Jezebel, whom we learn really was called Itha-Baal, was a Phoenician princess from Tyre who married the Omride King Ahab. She appears to have been neither significantly better nor significantly worse than other royalty of her time. Nevertheless, her spectacular clash with the intransigent desert prophet Elijah eventually resulted in her being denigrated and reviled unfairly in the Hebrew Bible.

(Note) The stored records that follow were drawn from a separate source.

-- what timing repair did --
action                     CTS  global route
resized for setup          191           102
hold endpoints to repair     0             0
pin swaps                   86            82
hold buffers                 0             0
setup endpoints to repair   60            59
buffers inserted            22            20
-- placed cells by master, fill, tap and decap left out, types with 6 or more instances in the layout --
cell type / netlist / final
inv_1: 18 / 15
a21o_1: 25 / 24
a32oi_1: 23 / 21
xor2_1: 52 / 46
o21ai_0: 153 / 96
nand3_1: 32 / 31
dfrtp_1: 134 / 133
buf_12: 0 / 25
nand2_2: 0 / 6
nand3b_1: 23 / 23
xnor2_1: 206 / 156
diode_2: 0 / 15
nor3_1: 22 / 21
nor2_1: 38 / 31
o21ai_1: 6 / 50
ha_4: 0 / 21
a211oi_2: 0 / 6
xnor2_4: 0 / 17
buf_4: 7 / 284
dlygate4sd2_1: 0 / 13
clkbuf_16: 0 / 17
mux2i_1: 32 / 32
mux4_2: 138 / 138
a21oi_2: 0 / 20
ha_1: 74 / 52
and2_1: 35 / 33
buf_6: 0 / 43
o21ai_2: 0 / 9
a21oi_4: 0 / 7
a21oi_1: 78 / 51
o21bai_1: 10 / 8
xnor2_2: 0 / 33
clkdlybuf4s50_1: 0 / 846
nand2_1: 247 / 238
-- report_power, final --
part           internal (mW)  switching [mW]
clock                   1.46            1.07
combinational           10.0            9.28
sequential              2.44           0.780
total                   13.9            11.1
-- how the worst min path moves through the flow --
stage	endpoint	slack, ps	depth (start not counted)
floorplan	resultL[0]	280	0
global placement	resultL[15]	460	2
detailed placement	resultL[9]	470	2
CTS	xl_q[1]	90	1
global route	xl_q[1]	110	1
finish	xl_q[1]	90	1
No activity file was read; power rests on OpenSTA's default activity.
--- src/rtl/pc_pkg.sv ---
// Shared defaults and operation encoding for the program counter with
// return-address stack.
package pc_pkg;

  localparam int PSIZE_DEFAULT     = 6;
  localparam int RAS_DEPTH_DEFAULT = 4;

  typedef enum logic [2:0] {
    OP_HOLD   = 3'd0,
    OP_INCR   = 3'd1,
    OP_BRANCH = 3'd2,
    OP_JUMP   = 3'd3,
    OP_CALL   = 3'd4,
    OP_RET    = 3'd5
  } pc_op_t;

endpackage

--- src/rtl/pc_ras.sv ---
// Return-address stack: LIFO storage with a reset-cleared depth counter.
// Storage itself is never reset; entries at or above depth are unreachable.
module pc_ras
  import pc_pkg::*;
#(
  parameter int Psize    = PSIZE_DEFAULT,
  parameter int RasDepth = RAS_DEPTH_DEFAULT
) (
  input  logic                             clk,
  input  logic                             nReset,
  input  logic                             push,
  input  logic                             pop,
  input  logic [Psize-1:0]                 wdata,
  output logic [Psize-1:0]                 rdata,
  output logic [$clog2(RasDepth+1)-1:0]    depth
);

  localparam int DW = $clog2(RasDepth + 1);
  localparam int AW = $clog2(RasDepth);
  localparam logic [DW-1:0] FULL_DEPTH = DW'(RasDepth);

  logic [Psize-1:0] mem_r [2**AW];
  logic [DW-1:0]    depth_r;
  logic [DW-1:0]    top_s;
  logic [AW-1:0]    wr_idx_s;
  logic [AW-1:0]    rd_idx_s;

  // depth-1 always fits in AW bits whenever a read is meaningful (depth >= 1)
  assign top_s    = depth_r - DW'(1);
  assign wr_idx_s = depth_r[AW-1:0];
  assign rd_idx_s = top_s[AW-1:0];
  assign rdata    = mem_r[rd_idx_s];
  assign depth    = depth_r;

  // Stack storage write; pushes are only issued when not full
  always_ff @(posedge clk) begin
    if (push && (depth_r != FULL_DEPTH)) begin
      mem_r[wr_idx_s] <= wdata;
    end
  end

  // Depth counter with guarded increment/decrement
  always_ff @(posedge clk or negedge nReset) begin
    if (!nReset) begin
      depth_r <= '0;
    end else if (pop && (depth_r != DW'(0))) begin
      depth_r <= depth_r - DW'(1);
    end else if (push && (depth_r != FULL_DEPTH)) begin
      depth_r <= depth_r + DW'(1);
    end else begin
      depth_r <= depth_r;
    end
  end

endmodule

--- src/rtl/pc_stack.sv ---
// Program counter with relative branch, absolute jump, and call/return
// through a return-address stack; one operation per enabled cycle.
module pc_stack
  import pc_pkg::*;
#(
  parameter int Psize    = PSIZE_DEFAULT,
  parameter int RasDepth = RAS_DEPTH_DEFAULT
) (
  input  logic                             clk,
  input  logic                             nReset,
  input  logic                             en,
  input  logic                             branch,
  input  logic [Psize-1:0]                 offset,
  input  logic                             jump,
  input  logic                             call,
  input  logic                             ret,
  input  logic [Psize-1:0]                 target,
  output logic [Psize-1:0]                 PCout,
  output logic [$clog2(RasDepth+1)-1:0]    depth,
  output logic                             ras_full,
  output logic                             ras_empty,
  output logic                             ras_err
);

  localparam int DW = $clog2(RasDepth + 1);
  localparam logic [DW-1:0] FULL_DEPTH = DW'(RasDepth);

  pc_op_t           op_s;
  logic [Psize-1:0] pc_r;
  logic [Psize-1:0] pc_next_s;
  logic [Psize-1:0] addend_s;
  logic [Psize-1:0] sum_s;
  logic [Psize-1:0] rdata_s;
  logic             push_s;
  logic             pop_s;
  logic             err_set_s;
  logic             err_r;

  pc_ras #(
    .Psize    (Psize),
    .RasDepth (RasDepth)
  ) u_ras (
    .clk    (clk),
    .nReset (nReset),
    .push   (push_s),
    .pop    (pop_s),
    .wdata  (sum_s),
    .rdata  (rdata_s),
    .depth  (depth)
  );

  // Priority decode: ret > call > jump > branch > increment
  always_comb begin
    op_s = OP_HOLD;
    if (!en) begin
      op_s = OP_HOLD;
    end else if (ret) begin
      op_s = OP_RET;
    end else if (call) begin
      op_s = OP_CALL;
    end else if (jump) begin
      op_s = OP_JUMP;
    end else if (branch) begin
      op_s = OP_BRANCH;
    end else begin
      op_s = OP_INCR;
    end
  end

  // Single shared adder; its +1 result doubles as the call return address.
  // Offset is already Psize wide, so modulo addition equals sign-extended addition.
  assign addend_s  = (op_s == OP_BRANCH) ? offset : Psize'(1);
  assign sum_s     = pc_r + addend_s;
  assign ras_full  = (depth == FULL_DEPTH);
  assign ras_empty = (depth == DW'(0));

  // Next-PC selection and stack/error control
  always_comb begin
    pc_next_s = pc_r;
    push_s    = 1'b0;
    pop_s     = 1'b0;
    err_set_s = 1'b0;
    case (op_s)
      OP_HOLD: pc_next_s = pc_r;
      OP_INCR, OP_BRANCH: pc_next_s = sum_s;
      OP_JUMP: pc_next_s = target;
      OP_CALL: begin
        pc_next_s = target;
        if (ras_full) begin
          err_set_s = 1'b1;
        end else begin
          push_s = 1'b1;
        end
      end
      OP_RET: begin
        if (ras_empty) begin
          pc_next_s = sum_s;
          err_set_s = 1'b1;
        end else begin
          pc_next_s = rdata_s;
          pop_s     = 1'b1;
        end
      end
      default: pc_next_s = pc_r;
    endcase
  end

  // PC register and sticky error flag
  always_ff @(posedge clk or negedge nReset) begin
    if (!nReset) begin
      pc_r  <= '0;
      err_r <= 1'b0;
    end else begin
      pc_r  <= pc_next_s;
      err_r <= err_r | err_set_s;
    end
  end

  assign PCout   = pc_r;
  assign ras_err = err_r;

endmodule

--- config.mk ---
export PLATFORM = sky130hd
export DESIGN_NAME = pc_stack
export DESIGN_NICKNAME = d
export VERILOG_FILES = /design/src/rtl/pc_pkg.sv /design/src/rtl/pc_ras.sv /design/src/rtl/pc_stack.sv
export SDC_FILE = /design/constraint.sdc
export NUM_CORES = 1
export LEC_CHECK = 0
export ABC_AREA = 1
export BUFFER_PORTS_ARGS = -buffer_cell sky130_fd_sc_hd__buf_2
export CAP_MARGIN = 0
export CORE_ASPECT_RATIO = 1.25
export CORE_MARGIN = 2
export CORE_UTILIZATION = 56
export DETAILED_ROUTE_END_ITERATION = 8
export PLACE_DENSITY = 0.89
export SETUP_SLACK_MARGIN = 0.02
export SLEW_MARGIN = 20
export SYNTH_ARGS = -nofsm -noshare
export SYNTH_HDL_FRONTEND = slang
export SYNTH_SLANG_ARGS = --single-unit
export TNS_END_PERCENT = 100
--- constraint.sdc ---
create_clock -name clk -period 2.9 [get_ports clk]
set_clock_uncertainty 0.15 [all_clocks]
set_input_delay 0.58 -clock clk [delete_from_list [all_inputs] [get_ports clk]]
set_output_delay 0.58 -clock clk [all_outputs]
set_load 0.02 [all_outputs]
* Word level (Yosys, flattened, before mapping)
Memory sizes are Yosys's and may differ from the RTL's. Index checks and enable logic that the tools add are counted.
Word-level totals: bits in registers 10, latch bits 0, bits in writable memories 24, ROM bits 0, input port bits 19, output and inout port bits 12, word-level logic and storage cells 42, memories kept 1
Memories:
- u_ras.mem_r | words 4, width 6, read ports 1, clocked after Yosys merged registers in 0, write ports 1, RTL line pc_ras.sv:22 | logic [Psize-1:0] mem_r [2**AW];
Cells by class: $add $sub $neg 3, multipliers 0, divide/modulo/power cells 0, $lt $le $gt $ge 0, eq/ne operators 7, shift-type cells 0, mux-type cells 19, bitwise logic cells 1, reduce and logical (&&, ||, !) cells 8
Operator list (number):
- $pmux W6 S3 | 1
- $mux W3 | 5
- $mux W6 | 2
- $eq A3 B3 Y1 const B | 3
- $mux W1 | 8
- $add A6 B6 Y6 | 1
- $eq A3 B2 Y1 const B | 2
- $reduce_bool A3 Y1 | 2
- $mux W2 | 2
- $reduce_or A2 Y1 | 2
- $add A3 B1 Y3 const B | 1
- $eq A3 B1 Y1 const B | 1
- $logic_not A3 Y1 | 1
- $ne A3 B3 Y1 const B | 1
- $sub A3 B1 Y3 const B | 1
- $logic_and A1 B1 Y1 | 2
- $pmux W1 S2 | 1
- $reduce_bool A2 Y1 | 1
- $or A1 B1 Y1 | 1

* Longest topological paths before layout
depth after elaboration 10, gate-level depth with buffers 13, depth with buffers taken out 13

* Cells and area by module
A second synthesis with hierarchy kept.
Unflattened totals: cells, all modules 230, area, all modules 2020.7 um^2
Modules (own cells, without submodules):
- pc_ras | instances 1, cells an instance 109, area an instance 1271.2 um^2, sequential area each 795.8 um^2
- pc_stack | instances 1, cells an instance 121, area an instance 749.5 um^2, sequential area each 175.2 um^2

* Worst setup path after synthesis
Ideal clock, no wire load.
path kind input-to-reg, start point in call, end point reg pc_r[4], in the netlist PCout[4], library setup time 77 ps, arrival 2360 ps, data required time 2673 ps, path slack 312 ps, stages 10, buffers on the path 0, cells stage by stage nor2_4 > nand4_1 > or2_2 > ha_1 > fa_1 > nand3_1 > nand2_1 > xor2_1 > nand2_1 > a21oi_1
Between the ends: word-level cells in the longest chain between the ends 8, elaborated cells on any way between the ends 15, classes of those cells 1 x add/sub; 5 x eq/ne; 6 x mux; 3 x reduce/logical
RTL lines:
- from (decl) | RTL line pc_stack.sv:15 | input logic call,
- $mux W3 (*) | RTL line pc_stack.sv:59 | end else if (call) begin
- $mux W3 (*) | RTL line pc_stack.sv:57 | end else if (ret) begin
- $mux W3 (*) | RTL line pc_stack.sv:55 | if (!en) begin
- $eq A3 B2 Y1 (*) | RTL line pc_stack.sv:72 | assign addend_s = (op_s == OP_BRANCH) ? offset : Psize'(1);
- $mux W6 (*) | RTL line pc_stack.sv:72
- $add A6 B6 Y6 (*) | RTL line pc_stack.sv:73 | assign sum_s = pc_r + addend_s;
- via sum_s[4] | RTL line pc_stack.sv:32 | logic [Psize-1:0] sum_s;
- $mux W6 | RTL line pc_stack.sv:96 | if (ras_empty) begin
- $pmux W6 S3 (*) | RTL line pc_stack.sv:83 | case (op_s)
- to (signal assigned) | RTL line pc_stack.sv:114 | pc_r <= pc_next_s;
- to (decl) | RTL line pc_stack.sv:29 | logic [Psize-1:0] pc_r;
The timed path passes the listed nets; every way through them passes the cells marked *. A chain may end at the register's enable or synchronous reset.

* Worst setup path after layout
Same ends and word-level chain as after synthesis.

==> flow_summary.ini <==
[logic_synthesis]
ys_top_cells_by_area = edfxtp_1, dfrtp_1, nor2_1, nand2_1, ha_1
synth_ff_type = edfxtp_1
synth_edf_count = 24
post-synth-top-area-fraction = 0.376
syn-num-nets = 259
syn_area_per_cell_um2 = 8.37
synth-seq-cells = 34
yosys-top-cells-count = nor2_1, nand2_1, inv_1
syn-cell-area_um2 = 1920
yosys_warnings = 0
postSynthCellCount = 229
synthArstFlopShare = 0.294
synth_largest_area_cell = edfxtp_1
synth.distinct_cells = 25
yosysMostFrequentCell = nor2_1
seq_area_frac_synth = 0.507

[timing]
fin_crit_ps = 2510
rsz0062_at_grt = no
tightest_slew_ps = 590
layout_setup_ws_ps = 389
whs_ps = 0.816
slew_headroom = 0.606
final-hold-violation-count = 0
timing.final.crit_share = 0.866
setup_tns_ps = 0
slew_violations = 0
setup_viol = 0
fmax_mhz = 398

[placed_design]
routabilityCongestion = 0.912
io_buffer_count = 30
dp.cells = 300
pre_cts_ws_ps = 91.4
placed_cell_area_um2 = 2150
dp_hpwl_um = 2980

[hold_path]
hold_class = in2async

[run_status]
status = complete, no violations

[power]
p_per_area_nw_per_um2 = 883
power_switching_mw = 0.801
swShare = 0.400
seq_power_share = 0.353
pwr-share-comb = 0.430
power.share.clock = 0.217
vdd_drop_max_uv = 747
p_leak_nw = 1.11
finalPower_mw = 2.00
internal-power_mw = 1.20

[die]
start_util = 0.589
die_area_um2 = 3910
dieWidth_um = 56.3
coreArea_um2 = 3250
num_io_pins = 31
row_count = 23
die_h_um = 69.4

[worst_setup_path]
worstPathBufferInverterCount = 1
ff2ff_path_depth = 7
critPathKind = in2reg
end_kind = flip-flop
critPathArrivalTime_ps = 2580
slowest_delay_ps = 410
cp_cell_sequence = buf_2 > nor2_4 > nand4_1 > or2_2 > ha_1 > fa_1 > nand3_1 > nand2_1 > xor2_1 > nand2_1 > a21oi_1
rrSetupSlack_ps = 820
worstReg2RegStart = u_ras.depth[1]$_DFFE_PN0P_
crit_slowest_cell = fa_1
cpMostUsedCell = nand2_1
startpoint_type = input pin
r2r_end = u_ras.mem_r[2][1]$_DFFE_PP_
required_ps = 2970
path_delay_family = simple AND/OR/NAND/NOR gates
crit_fanout = 5

[cells_and_area]
stdcell_count = 308
drive_above_1_share = 0.196
fin_nets = 300
syn_to_final_growth_pct = 18.2
fin_util = 0.696
stdcell_area_um2 = 2260
diodes = 0

[clock_tree]
cts_made_buffers = 5
path_clk_slew_ps = 70
cts_resized = 0
htreeDepth = 2
clockBufferDepth = 2
cts_tree = done
clock_latency_ps = 290
post_cts_buffers = 0
holdBufCountCts = 0
cts-root-buf = clkbuf_8
cts_sinks = 34

[drt]
viasPerCell = 5.27
vias = 1623
dr.pass1.iters = 5
antenna_left = 0
avgRoutedWirePerCell_um = 13.0
drt_iter0_drc = 73
wirelength_um = 3990
drc = 0

[grt]
grt.total_usage = 0.227
antenna_found_initial = 0
overflow = 0
grt_max_degree = 17
grt_pass1_wl_um = 6720
first_global_vias = 1532

[run]
drv_cap = 0
==> worst max path at each step <==
stage / slack [ps] / cells after the start / start / end
CTS: 410 / 11 / call / PCout[4]$_DFFE_PN0P_
finish: 390 / 11 / call / PCout[4]$_DFFE_PN0P_
global placement: 160 / 11 / call / PCout[4]$_DFFE_PN0P_
detailed placement: 90 / 11 / call / PCout[4]$_DFFE_PN0P_
global route: 250 / 11 / call / PCout[4]$_DFFE_PN0P_
floorplan: 310 / 10 / call / PCout[4]$_DFFE_PN0P_
==> power groups by stage <==
stage / registers, mW / logic [mW] / clock network [mW]
finish: 0.706 / 0.861 / 0.434
global route: 0.717 / 0.973 / 0.463
CTS: 0.705 / 0.860 / 0.440
detailed placement: 0.714 / 0.854 / 0
global placement: 0.711 / 0.823 / 0
floorplan: 0.779 / 0.519 / 0
==> logic make-up (layout without fill, tap and decap cells) <==
kind of cell | count (synthesis) | count (layout) | synth area share
simple gates | 122 | 122 | 0.257
flops | 34 | 34 | 0.507
buf+inv | 32 | 74 | 0.0640
compound gates | 25 | 25 | 0.0738
fa+ha+maj | 11 | 11 | 0.0758
xor+xnor | 5 | 5 | 0.0229
==> final cells by class <==
class | count | area, um^2
fill | 257 | 987
sequential | 34 | 971
multi-input combinational | 163 | 822
timing repair buffer | 37 | 203
inverter | 29 | 109
clock buffer | 5 | 68.8
tap | 37 | 46.3
clock inverter | 3 | 45.0
==> sequential cells by signal, indices dropped and copies added, names as in the netlist <==
name	cells
u_ras.mem_r	24
PCout	6
u_ras.depth	3
ras_err	1
==> worst reg2reg max path: cells and delay by family, from the launching register on <==
family	cells	cell delay, ps
DFF	1	390
buffers and inverters	3	260
adders and majority gates	1	210
and+or+nand+nor	3	700
==> placed cells by master (no fill, tap or decap) <==
| cell type | instances |
|---|---|
| a31oi_1 | 1 |
| a21oi_1 | 7 |
| nand3_2 | 1 |
| o22ai_1 | 1 |
| clkinvlp_4 | 2 |
| o21ai_0 | 12 |
| a21oi_2 | 2 |
| o21ai_2 | 1 |
| edfxtp_1 | 24 |
| nor2_1 | 57 |
| o211ai_1 | 1 |
| nand4_1 | 2 |
| dfrtp_1 | 10 |
| xor2_1 | 5 |
| nand3_1 | 7 |
| inv_2 | 1 |
| clkbuf_8 | 5 |
| nor3_1 | 1 |
| bufinv_16 | 1 |
| buf_2 | 30 |
| nor2_2 | 1 |
| inv_1 | 28 |
| nor2_4 | 1 |
| nand2_1 | 51 |
| buf_4 | 7 |
| ha_1 | 10 |
| or2_2 | 1 |
| fa_1 | 1 |
==> per-layer routing <==
metal	routed length, um	track usage	up-vias	share of wire
met5	0	0	-	0
met4	119	0.0979	0	0.030
met3	240	0.0541	12	0.060
met2	2080	0.405	57	0.52
li1	-	-	813	-
met1	1550	0.252	741	0.39
Power figures use the tool's default switching activity.
[src/rtl/reg_dump_sequencer_pkg.sv]
// reg_dump_pkg: shared types and constants for the register dump sequencer.
// Holds the FSM state enum, default geometry, the bytes-per-register constant
// and the byte order used by the serializer (MSB byte first on the wire).
// Optional feature macro used by the slice: DUMP_CHECKSUM_EN.
package reg_dump_pkg;

  localparam int DATA_W_DEFAULT   = 32;
  localparam int NUM_REGS_DEFAULT = 32;
  localparam int BYTES_PER_REG    = DATA_W_DEFAULT / 8;

  // 1: most significant byte of a word is transmitted first.
  localparam bit MSB_FIRST = 1'b1;

  typedef enum logic [2:0] {
    ST_IDLE,
    ST_REQ,
    ST_READ,
    ST_SEND,
    ST_CSUM,
    ST_DONE
  } state_e;

  function automatic int bytes_per_word(input int data_w);
    return data_w / 8;
  endfunction

endpackage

Add to that the fact that the current understanding of language has changed so much that many no longer understand such terms as metaphor and allegory. (For the effects of this lack of understanding, see, for instance, Karen Armstrong's excellent work, "The Battle for God.") As a result, the term "harlot," which was applied metaphorically in Biblical times to those who worshipped many gods and were not too fussy about which gods they worshipped, has come to be understood literally. Not so, Ms. Hazleton points out quite correctly. And she goes on to show that the Biblical account in Kings in fact makes no claim that Jezebel literally was a harlot in the sexual sense. Ms. Hazleton similarly addresses other misreadings and euphemistic mistranslations throughout this book. All of these should be of interest to anyone interested in learning what actually has been said of Jezebel, even by the victors who so reviled her.

In summary, "Jezebel" is a smooth-flowing work which is a delight to read while being educational at the same time. This book is well worth the time and money. A keeper.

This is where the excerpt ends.